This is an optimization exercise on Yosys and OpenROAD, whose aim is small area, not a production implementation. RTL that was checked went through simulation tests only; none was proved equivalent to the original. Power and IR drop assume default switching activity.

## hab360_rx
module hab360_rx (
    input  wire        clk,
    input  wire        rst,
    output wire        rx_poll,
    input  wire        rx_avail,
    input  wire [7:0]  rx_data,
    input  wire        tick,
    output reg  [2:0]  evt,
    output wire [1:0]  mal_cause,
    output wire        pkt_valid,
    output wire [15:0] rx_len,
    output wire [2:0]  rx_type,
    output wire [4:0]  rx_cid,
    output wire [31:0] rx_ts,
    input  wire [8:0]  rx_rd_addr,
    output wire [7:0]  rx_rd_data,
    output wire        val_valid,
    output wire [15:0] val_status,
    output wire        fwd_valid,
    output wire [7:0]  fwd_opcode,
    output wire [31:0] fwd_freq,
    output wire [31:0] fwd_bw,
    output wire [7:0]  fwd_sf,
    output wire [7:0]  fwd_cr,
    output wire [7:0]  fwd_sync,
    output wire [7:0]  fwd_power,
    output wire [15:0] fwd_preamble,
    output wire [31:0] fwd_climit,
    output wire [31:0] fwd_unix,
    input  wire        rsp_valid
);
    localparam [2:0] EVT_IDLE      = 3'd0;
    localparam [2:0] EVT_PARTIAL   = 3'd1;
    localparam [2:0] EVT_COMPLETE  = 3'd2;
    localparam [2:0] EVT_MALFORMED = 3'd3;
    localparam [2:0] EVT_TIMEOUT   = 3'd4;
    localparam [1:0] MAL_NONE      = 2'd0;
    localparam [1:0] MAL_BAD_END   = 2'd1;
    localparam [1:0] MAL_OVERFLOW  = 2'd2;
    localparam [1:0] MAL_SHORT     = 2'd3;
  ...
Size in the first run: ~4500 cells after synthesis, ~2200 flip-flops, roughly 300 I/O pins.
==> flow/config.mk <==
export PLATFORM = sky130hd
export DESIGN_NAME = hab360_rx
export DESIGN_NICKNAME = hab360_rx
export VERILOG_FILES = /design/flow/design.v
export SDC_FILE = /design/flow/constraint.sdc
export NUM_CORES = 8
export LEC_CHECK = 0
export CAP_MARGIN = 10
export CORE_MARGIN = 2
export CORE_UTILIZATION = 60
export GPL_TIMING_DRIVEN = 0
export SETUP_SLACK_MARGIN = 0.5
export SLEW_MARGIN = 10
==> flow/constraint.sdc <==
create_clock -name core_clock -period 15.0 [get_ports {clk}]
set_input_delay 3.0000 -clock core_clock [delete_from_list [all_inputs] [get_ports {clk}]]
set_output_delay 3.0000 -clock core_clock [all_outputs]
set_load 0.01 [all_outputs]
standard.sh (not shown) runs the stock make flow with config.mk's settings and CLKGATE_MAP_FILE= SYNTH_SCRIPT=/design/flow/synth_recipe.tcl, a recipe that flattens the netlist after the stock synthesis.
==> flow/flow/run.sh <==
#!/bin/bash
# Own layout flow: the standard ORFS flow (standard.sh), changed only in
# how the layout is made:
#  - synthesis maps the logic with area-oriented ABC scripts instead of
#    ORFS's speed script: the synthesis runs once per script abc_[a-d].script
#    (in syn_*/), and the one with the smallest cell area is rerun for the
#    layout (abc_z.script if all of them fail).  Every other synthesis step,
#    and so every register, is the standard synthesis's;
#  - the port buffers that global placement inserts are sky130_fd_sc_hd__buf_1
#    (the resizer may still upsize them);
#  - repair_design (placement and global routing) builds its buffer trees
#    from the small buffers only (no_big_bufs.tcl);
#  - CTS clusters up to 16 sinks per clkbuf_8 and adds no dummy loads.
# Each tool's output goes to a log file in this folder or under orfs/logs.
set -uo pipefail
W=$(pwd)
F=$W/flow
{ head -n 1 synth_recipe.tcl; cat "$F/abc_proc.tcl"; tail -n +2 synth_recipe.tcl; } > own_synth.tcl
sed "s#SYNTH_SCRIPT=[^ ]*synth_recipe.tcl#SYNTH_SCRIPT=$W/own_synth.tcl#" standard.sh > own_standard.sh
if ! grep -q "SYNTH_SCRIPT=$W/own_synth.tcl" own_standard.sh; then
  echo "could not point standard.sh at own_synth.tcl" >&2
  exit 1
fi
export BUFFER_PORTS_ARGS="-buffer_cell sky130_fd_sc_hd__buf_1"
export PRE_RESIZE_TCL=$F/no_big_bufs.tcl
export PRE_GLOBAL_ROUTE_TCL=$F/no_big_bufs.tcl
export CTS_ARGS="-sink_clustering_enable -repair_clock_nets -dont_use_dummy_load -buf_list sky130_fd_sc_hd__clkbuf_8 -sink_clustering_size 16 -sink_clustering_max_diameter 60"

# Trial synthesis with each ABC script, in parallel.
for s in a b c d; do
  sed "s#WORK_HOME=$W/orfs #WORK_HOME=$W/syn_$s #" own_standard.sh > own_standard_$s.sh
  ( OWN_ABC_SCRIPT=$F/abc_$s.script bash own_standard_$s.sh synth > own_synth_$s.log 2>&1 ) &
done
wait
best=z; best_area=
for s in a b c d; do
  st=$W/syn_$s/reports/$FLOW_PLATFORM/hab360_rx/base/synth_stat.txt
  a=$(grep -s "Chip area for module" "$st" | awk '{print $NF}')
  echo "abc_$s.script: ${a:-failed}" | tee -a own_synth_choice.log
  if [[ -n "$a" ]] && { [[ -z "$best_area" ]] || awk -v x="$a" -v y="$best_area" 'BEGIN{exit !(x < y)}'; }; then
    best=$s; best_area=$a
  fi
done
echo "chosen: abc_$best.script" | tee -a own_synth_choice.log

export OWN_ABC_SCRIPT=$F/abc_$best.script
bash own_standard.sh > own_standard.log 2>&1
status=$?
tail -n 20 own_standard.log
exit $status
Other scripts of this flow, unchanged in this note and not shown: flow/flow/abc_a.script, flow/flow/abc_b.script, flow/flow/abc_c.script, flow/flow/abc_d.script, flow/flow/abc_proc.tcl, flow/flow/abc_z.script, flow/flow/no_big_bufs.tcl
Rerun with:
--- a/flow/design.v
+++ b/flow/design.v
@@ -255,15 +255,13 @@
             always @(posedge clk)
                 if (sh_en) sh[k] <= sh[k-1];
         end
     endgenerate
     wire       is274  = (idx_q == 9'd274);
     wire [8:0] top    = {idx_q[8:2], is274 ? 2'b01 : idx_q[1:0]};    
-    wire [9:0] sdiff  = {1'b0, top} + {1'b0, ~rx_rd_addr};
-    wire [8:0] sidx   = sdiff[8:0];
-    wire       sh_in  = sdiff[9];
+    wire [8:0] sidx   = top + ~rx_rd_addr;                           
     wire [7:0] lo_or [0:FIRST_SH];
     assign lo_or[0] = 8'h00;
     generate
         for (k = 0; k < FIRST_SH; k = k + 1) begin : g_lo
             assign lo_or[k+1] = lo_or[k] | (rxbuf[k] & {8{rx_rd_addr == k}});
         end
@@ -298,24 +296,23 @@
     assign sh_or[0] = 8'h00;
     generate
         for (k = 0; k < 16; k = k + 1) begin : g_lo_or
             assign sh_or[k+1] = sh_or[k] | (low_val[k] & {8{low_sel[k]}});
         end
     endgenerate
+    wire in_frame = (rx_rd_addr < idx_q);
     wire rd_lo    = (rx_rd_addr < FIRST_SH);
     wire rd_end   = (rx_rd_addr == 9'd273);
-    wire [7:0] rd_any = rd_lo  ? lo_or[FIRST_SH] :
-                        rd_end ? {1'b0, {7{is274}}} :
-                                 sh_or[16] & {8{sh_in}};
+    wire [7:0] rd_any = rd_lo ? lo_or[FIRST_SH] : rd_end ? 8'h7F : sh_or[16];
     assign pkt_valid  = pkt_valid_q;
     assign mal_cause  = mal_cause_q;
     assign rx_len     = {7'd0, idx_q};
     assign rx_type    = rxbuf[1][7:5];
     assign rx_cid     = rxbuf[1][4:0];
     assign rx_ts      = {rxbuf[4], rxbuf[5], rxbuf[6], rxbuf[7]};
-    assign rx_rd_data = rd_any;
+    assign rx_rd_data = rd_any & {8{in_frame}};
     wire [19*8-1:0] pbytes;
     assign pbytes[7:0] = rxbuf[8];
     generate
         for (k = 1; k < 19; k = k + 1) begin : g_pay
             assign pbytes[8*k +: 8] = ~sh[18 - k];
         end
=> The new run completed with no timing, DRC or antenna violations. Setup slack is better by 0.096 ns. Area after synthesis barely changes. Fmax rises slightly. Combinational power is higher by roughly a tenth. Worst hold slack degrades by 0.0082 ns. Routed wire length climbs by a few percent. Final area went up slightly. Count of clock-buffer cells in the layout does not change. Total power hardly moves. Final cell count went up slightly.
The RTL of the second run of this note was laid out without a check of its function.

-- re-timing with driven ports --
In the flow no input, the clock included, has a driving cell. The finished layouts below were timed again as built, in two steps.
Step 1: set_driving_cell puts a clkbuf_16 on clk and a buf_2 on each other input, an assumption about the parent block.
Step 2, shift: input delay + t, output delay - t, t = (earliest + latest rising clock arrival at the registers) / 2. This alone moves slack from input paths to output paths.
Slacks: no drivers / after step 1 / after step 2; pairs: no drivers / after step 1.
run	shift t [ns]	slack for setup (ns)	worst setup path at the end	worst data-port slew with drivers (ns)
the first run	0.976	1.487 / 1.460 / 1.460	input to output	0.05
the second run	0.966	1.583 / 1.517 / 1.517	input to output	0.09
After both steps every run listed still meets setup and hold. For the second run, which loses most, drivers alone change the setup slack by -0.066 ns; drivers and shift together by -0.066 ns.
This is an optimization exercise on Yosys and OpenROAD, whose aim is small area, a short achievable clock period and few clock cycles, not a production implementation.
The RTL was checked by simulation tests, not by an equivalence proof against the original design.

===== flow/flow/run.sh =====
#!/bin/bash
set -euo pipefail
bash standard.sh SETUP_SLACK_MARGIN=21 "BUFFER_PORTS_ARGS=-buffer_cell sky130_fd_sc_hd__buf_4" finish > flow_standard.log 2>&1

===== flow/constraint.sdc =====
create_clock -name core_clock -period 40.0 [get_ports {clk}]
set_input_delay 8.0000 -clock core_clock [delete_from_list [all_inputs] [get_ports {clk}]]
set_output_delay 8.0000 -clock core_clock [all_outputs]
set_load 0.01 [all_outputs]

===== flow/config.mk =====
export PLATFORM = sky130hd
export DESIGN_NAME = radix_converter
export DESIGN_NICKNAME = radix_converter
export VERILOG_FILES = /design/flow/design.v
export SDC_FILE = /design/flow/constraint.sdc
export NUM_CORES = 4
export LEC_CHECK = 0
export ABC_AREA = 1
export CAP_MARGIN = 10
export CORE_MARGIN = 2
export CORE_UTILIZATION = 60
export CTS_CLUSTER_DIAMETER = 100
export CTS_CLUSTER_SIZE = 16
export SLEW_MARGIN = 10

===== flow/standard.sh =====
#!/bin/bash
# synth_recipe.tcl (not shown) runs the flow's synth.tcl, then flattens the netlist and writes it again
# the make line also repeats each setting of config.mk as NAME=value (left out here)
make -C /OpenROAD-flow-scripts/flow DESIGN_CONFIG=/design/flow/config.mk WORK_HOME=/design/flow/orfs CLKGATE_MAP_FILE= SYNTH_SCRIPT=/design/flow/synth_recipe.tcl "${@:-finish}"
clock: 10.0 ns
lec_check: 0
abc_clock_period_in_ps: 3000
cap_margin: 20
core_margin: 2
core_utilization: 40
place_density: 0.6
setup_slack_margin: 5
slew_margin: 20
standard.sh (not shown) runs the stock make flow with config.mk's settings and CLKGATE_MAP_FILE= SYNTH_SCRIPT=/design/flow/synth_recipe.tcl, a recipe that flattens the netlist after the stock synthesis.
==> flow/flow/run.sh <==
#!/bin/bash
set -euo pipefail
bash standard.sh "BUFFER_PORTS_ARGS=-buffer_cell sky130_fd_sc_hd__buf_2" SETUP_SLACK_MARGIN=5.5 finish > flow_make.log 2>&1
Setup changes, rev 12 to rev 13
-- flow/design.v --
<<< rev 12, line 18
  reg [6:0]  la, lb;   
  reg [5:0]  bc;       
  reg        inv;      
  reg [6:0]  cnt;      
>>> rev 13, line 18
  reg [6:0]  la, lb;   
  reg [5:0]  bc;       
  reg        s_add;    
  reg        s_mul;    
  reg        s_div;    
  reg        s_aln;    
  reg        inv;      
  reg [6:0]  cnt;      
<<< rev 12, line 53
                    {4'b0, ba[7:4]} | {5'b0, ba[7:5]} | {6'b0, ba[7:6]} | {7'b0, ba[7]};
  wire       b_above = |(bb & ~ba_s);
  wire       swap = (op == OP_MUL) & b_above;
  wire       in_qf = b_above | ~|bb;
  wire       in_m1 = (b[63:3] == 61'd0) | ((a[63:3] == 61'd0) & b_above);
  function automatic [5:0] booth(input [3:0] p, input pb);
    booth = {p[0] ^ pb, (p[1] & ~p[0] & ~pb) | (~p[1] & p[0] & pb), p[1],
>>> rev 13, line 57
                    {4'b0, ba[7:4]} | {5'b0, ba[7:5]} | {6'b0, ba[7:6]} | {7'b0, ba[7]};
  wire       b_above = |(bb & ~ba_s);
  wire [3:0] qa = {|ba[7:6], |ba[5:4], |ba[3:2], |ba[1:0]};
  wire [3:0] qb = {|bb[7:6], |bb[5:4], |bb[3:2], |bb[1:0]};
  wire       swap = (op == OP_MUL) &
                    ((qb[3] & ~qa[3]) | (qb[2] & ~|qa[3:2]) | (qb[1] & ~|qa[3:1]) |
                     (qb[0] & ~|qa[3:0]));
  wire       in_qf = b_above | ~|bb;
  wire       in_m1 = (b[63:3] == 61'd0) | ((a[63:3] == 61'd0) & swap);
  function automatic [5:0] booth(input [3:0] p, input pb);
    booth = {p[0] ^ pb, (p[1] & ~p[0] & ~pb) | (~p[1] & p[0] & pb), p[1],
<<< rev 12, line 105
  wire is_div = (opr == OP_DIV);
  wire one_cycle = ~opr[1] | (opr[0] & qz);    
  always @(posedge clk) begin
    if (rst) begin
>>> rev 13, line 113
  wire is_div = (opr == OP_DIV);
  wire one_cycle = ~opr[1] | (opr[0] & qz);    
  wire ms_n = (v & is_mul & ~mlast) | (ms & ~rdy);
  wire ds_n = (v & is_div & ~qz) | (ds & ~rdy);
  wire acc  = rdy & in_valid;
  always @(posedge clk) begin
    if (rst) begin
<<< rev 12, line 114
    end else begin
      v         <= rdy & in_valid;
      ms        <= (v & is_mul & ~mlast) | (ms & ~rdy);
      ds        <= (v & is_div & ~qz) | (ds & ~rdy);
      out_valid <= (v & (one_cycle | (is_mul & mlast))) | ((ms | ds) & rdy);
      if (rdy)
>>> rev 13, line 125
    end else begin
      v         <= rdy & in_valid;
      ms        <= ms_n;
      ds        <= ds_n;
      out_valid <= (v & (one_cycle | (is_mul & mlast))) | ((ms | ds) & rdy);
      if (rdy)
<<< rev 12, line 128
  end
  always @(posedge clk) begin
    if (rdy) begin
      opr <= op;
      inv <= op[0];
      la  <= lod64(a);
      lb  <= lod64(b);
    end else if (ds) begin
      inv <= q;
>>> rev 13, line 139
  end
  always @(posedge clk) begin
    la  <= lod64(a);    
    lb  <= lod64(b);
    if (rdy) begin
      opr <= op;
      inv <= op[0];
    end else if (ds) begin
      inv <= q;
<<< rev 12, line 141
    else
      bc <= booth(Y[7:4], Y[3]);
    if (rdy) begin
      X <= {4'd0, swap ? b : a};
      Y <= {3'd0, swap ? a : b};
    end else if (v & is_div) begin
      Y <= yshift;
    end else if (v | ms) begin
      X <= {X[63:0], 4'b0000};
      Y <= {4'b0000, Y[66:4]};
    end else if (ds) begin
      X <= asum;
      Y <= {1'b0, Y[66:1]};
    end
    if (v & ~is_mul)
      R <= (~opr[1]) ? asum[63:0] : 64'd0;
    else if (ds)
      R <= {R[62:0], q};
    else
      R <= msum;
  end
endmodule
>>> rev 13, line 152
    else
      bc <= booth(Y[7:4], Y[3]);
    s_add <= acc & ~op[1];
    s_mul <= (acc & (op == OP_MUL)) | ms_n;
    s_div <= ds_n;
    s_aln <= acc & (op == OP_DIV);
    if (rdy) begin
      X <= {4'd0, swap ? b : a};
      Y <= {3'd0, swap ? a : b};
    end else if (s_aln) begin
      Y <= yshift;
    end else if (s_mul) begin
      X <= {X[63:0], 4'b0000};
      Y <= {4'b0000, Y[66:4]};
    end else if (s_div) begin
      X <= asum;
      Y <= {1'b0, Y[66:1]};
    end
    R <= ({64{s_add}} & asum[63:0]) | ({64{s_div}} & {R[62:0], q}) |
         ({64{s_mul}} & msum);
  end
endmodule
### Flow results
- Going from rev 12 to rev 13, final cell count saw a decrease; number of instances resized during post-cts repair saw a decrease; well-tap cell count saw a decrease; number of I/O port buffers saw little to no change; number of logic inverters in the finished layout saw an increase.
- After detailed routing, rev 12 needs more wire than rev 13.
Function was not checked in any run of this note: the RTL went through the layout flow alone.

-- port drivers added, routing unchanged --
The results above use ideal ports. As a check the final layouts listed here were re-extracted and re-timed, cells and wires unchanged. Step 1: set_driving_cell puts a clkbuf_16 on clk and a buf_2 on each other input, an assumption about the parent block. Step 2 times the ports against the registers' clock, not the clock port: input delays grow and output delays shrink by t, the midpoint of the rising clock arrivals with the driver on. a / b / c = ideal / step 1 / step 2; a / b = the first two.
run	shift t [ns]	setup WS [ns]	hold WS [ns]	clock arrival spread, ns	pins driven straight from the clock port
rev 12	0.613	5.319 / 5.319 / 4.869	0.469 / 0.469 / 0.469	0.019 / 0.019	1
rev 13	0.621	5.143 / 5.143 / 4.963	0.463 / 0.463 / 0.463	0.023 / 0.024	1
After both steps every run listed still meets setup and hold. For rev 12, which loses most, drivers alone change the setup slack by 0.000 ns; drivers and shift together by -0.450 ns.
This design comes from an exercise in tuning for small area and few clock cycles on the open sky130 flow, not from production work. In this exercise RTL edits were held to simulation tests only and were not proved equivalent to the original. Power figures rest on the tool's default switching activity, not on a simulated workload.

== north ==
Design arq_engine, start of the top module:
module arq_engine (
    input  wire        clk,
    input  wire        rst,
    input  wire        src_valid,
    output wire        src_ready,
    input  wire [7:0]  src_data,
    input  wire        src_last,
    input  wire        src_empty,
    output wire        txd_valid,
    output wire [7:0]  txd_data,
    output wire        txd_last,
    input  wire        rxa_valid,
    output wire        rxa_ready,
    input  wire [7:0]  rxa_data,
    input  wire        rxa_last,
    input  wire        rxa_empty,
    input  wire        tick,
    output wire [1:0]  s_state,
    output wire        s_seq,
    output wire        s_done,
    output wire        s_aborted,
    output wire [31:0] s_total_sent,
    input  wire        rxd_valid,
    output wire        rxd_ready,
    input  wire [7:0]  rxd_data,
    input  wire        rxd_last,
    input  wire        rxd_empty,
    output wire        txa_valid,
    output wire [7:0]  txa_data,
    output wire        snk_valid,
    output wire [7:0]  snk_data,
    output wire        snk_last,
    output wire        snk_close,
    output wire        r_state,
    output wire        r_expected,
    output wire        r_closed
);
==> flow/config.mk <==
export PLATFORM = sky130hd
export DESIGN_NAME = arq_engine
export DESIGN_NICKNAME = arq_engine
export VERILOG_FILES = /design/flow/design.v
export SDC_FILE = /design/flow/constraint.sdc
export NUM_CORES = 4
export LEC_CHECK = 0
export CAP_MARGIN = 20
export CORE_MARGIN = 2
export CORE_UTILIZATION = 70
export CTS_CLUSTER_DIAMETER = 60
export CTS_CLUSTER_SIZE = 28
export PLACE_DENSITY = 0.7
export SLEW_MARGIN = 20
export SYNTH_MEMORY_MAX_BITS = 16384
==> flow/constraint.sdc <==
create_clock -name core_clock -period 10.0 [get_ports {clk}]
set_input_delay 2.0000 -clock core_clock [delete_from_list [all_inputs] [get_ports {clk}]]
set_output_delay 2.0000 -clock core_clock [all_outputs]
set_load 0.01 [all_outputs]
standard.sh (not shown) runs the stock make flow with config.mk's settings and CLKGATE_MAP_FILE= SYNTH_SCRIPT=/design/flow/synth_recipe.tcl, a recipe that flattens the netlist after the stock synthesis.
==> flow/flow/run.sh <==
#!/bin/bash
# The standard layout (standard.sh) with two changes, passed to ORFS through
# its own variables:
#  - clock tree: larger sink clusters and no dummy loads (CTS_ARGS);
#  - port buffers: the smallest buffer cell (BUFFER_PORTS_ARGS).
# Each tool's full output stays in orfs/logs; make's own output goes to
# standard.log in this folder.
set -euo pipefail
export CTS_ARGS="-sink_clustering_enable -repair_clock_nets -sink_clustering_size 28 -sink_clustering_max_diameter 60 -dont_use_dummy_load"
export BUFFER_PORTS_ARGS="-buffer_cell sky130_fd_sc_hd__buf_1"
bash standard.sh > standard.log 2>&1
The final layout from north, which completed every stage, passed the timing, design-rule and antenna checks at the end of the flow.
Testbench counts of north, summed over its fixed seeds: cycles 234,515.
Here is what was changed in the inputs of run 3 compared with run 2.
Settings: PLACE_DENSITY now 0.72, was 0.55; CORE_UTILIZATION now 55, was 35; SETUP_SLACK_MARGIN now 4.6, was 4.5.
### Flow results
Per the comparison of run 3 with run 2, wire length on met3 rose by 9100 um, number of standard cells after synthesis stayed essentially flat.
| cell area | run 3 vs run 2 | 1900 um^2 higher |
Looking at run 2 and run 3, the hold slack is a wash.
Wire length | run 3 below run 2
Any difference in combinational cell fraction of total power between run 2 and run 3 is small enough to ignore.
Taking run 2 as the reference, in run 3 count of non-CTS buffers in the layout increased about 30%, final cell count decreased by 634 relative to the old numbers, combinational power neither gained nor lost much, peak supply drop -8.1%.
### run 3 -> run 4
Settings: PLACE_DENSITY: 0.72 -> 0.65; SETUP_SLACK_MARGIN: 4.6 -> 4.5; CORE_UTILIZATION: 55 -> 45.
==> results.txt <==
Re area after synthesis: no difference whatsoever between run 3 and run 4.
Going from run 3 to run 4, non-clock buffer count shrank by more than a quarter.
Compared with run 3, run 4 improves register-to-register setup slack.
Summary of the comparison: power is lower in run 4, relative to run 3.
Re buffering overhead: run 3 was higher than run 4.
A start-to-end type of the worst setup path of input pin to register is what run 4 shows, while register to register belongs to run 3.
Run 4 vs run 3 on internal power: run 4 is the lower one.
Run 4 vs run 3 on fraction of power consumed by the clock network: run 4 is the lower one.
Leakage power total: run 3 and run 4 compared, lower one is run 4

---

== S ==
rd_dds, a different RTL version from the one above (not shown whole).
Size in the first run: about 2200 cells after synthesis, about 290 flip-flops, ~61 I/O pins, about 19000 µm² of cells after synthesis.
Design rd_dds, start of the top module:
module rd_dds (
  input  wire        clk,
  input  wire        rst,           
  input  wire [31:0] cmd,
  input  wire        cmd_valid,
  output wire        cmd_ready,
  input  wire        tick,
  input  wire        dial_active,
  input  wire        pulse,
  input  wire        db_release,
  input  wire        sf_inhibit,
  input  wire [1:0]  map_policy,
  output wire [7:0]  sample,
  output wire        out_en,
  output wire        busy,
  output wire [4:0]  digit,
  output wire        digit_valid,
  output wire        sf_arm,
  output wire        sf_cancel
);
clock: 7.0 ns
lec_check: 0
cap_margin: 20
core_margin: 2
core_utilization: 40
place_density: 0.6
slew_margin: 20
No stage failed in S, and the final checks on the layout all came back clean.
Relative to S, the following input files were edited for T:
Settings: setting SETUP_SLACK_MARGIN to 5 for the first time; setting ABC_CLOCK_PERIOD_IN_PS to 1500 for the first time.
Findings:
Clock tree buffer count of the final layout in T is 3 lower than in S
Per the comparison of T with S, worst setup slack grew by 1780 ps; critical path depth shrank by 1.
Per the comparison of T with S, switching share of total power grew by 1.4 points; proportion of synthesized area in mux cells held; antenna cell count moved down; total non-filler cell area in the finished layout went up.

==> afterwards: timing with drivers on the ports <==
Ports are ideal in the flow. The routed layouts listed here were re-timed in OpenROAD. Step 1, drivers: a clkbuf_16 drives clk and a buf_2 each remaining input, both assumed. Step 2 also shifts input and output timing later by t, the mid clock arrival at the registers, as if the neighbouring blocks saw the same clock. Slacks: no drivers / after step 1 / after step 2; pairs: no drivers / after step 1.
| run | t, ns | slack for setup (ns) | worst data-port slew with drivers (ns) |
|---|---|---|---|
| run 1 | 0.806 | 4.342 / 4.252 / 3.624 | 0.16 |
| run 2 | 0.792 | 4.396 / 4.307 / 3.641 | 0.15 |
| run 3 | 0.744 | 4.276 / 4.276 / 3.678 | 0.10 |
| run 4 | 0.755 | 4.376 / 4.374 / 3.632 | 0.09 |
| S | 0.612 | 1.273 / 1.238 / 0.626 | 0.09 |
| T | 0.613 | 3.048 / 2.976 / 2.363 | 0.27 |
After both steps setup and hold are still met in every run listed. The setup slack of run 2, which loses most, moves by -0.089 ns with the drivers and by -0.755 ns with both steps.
-.-.-
■ PROBLEM DESCRIPTION: Which lines of the material contain "Going"? List them.

■ WRITTEN ANSWER:
- Going from rev 12 to rev 13, final cell count saw a decrease; number of instances resized during post-cts repair saw a decrease; well-tap cell count saw a decrease; number of I/O port buffers saw little to no change; number of logic inverters in the finished layout saw an increase.
Going from run 3 to run 4, non-clock buffer count shrank by more than a quarter.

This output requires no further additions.